- Task brief
Would you return the lines between the one holding "cells in the" and the one holding "Note: power is", inclusive, and only those, exactly as they stand in the listing below?

---------------

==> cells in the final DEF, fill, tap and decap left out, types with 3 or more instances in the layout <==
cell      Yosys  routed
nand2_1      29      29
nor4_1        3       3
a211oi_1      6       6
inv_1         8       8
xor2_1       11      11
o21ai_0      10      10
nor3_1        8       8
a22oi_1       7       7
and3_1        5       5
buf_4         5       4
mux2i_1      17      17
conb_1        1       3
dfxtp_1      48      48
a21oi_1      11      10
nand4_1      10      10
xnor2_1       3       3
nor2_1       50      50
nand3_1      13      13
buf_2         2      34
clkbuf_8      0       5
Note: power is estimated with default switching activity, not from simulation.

---------------

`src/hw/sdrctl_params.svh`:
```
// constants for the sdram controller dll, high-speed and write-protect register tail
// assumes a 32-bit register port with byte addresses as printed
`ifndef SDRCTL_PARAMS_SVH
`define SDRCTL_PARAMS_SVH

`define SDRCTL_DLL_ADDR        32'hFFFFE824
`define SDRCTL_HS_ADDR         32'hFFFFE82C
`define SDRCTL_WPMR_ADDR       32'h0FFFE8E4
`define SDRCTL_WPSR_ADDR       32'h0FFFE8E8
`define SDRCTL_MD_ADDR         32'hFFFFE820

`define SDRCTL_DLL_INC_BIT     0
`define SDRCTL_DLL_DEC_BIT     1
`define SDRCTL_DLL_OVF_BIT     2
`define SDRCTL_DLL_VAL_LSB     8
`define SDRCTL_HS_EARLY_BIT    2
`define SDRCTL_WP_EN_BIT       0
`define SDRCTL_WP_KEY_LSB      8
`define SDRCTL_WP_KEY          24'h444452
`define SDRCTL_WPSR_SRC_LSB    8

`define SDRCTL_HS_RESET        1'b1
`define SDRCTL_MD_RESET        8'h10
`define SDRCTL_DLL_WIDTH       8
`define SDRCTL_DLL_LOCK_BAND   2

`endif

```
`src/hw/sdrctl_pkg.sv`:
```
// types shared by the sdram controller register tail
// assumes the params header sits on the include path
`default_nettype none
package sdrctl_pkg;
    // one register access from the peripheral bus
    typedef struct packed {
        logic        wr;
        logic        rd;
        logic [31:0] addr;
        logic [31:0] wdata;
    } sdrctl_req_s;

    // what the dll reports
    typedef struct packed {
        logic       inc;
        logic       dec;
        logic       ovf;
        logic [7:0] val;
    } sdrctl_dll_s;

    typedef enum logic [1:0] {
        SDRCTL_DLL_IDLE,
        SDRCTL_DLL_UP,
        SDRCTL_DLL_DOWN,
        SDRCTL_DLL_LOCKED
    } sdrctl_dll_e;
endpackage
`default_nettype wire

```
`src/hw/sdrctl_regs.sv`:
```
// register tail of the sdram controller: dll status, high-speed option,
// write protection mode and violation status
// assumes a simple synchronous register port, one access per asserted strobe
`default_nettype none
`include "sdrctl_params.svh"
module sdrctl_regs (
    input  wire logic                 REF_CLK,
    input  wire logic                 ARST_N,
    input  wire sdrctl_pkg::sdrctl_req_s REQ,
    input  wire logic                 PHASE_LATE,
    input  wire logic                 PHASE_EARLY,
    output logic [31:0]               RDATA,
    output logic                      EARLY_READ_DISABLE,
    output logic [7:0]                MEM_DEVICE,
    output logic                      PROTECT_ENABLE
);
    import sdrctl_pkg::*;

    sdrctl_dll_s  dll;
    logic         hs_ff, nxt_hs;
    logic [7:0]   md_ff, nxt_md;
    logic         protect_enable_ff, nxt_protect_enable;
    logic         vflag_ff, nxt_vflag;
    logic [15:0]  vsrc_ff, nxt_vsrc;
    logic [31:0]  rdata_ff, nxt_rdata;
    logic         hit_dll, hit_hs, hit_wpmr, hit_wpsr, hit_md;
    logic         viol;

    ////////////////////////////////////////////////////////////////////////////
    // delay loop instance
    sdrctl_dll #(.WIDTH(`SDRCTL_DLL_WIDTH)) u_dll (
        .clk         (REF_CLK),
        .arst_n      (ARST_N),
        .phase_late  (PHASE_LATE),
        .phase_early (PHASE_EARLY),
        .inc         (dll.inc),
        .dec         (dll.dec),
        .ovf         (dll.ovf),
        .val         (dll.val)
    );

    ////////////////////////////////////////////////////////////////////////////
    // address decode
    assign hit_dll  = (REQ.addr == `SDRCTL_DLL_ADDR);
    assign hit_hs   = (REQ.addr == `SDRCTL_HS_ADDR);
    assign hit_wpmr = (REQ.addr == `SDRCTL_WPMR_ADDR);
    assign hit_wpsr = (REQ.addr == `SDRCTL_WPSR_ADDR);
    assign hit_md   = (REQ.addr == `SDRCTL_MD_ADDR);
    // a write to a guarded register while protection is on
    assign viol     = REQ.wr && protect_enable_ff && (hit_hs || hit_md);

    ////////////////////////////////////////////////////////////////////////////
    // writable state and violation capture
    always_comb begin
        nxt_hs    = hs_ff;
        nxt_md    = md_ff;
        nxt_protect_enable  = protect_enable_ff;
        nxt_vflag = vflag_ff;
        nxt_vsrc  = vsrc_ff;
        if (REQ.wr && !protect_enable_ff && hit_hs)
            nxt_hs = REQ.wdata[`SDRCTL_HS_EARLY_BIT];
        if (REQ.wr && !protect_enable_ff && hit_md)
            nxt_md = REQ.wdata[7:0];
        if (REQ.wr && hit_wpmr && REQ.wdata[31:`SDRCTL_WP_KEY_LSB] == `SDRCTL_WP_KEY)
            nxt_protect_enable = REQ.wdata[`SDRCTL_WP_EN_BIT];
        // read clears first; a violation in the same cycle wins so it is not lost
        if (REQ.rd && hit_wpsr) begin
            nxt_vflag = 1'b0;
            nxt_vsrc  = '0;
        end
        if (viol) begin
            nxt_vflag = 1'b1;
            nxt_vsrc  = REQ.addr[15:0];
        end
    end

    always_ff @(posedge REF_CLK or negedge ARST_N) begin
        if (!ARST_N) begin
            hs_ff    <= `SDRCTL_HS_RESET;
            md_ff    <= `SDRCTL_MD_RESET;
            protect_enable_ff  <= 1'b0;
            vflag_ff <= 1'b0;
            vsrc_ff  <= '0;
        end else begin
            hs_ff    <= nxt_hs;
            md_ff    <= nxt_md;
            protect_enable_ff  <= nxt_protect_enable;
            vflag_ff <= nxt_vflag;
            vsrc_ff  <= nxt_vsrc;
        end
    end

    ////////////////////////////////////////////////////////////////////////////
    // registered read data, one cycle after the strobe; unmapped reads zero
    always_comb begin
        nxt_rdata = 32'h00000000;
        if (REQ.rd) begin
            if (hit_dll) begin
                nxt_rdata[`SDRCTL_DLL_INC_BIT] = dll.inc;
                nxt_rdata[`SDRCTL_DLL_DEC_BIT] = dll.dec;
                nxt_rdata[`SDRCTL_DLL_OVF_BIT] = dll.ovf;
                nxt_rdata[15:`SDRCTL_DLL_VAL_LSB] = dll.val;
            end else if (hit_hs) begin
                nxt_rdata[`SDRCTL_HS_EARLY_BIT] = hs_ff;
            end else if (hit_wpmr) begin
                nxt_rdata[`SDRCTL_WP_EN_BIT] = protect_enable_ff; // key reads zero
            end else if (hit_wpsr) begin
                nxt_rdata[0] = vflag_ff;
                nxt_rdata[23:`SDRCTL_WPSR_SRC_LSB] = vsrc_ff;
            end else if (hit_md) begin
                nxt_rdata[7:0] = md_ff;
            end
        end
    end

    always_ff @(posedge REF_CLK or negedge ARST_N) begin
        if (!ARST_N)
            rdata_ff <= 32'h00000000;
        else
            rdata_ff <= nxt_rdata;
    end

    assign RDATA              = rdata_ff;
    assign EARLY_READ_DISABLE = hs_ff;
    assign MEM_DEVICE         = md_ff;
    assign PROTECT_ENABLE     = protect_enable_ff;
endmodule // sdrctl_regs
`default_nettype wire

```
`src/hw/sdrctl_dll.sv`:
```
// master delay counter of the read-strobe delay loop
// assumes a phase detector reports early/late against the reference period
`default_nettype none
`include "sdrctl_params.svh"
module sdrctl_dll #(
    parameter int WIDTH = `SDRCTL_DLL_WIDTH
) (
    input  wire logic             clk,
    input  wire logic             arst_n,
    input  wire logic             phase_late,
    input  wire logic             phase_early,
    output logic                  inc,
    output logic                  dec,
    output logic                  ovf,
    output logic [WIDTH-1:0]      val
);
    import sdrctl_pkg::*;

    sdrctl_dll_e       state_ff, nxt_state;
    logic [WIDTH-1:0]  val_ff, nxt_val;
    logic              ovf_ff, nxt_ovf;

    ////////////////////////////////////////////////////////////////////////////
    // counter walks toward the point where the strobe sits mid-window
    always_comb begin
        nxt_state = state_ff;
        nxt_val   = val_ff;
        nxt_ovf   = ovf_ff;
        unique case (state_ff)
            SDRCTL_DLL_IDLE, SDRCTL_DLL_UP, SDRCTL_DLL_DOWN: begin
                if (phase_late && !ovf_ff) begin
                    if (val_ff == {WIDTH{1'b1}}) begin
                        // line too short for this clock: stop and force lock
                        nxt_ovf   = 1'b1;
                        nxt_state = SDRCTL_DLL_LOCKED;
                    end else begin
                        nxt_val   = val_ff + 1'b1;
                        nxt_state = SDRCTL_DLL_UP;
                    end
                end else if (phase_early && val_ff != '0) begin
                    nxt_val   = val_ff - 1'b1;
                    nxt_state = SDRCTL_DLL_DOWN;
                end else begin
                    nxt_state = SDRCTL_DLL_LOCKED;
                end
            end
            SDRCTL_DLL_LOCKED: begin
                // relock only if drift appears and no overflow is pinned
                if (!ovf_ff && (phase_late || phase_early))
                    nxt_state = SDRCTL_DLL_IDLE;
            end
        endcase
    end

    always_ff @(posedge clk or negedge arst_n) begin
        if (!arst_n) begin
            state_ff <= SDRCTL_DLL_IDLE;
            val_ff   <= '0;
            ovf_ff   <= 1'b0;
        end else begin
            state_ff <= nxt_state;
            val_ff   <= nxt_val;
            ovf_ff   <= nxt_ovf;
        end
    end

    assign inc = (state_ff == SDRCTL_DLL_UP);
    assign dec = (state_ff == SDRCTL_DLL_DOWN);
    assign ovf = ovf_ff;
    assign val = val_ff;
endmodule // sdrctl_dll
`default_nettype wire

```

---------------

- Solution for this exercise
==> cells in the final DEF, fill, tap and decap left out, types with 3 or more instances in the layout <==
cell      Yosys  routed
nand2_1      29      29
nor4_1        3       3
a211oi_1      6       6
inv_1         8       8
xor2_1       11      11
o21ai_0      10      10
nor3_1        8       8
a22oi_1       7       7
and3_1        5       5
buf_4         5       4
mux2i_1      17      17
conb_1        1       3
dfxtp_1      48      48
a21oi_1      11      10
nand4_1      10      10
xnor2_1       3       3
nor2_1       50      50
nand3_1      13      13
buf_2         2      34
clkbuf_8      0       5
Note: power is estimated with default switching activity, not from simulation.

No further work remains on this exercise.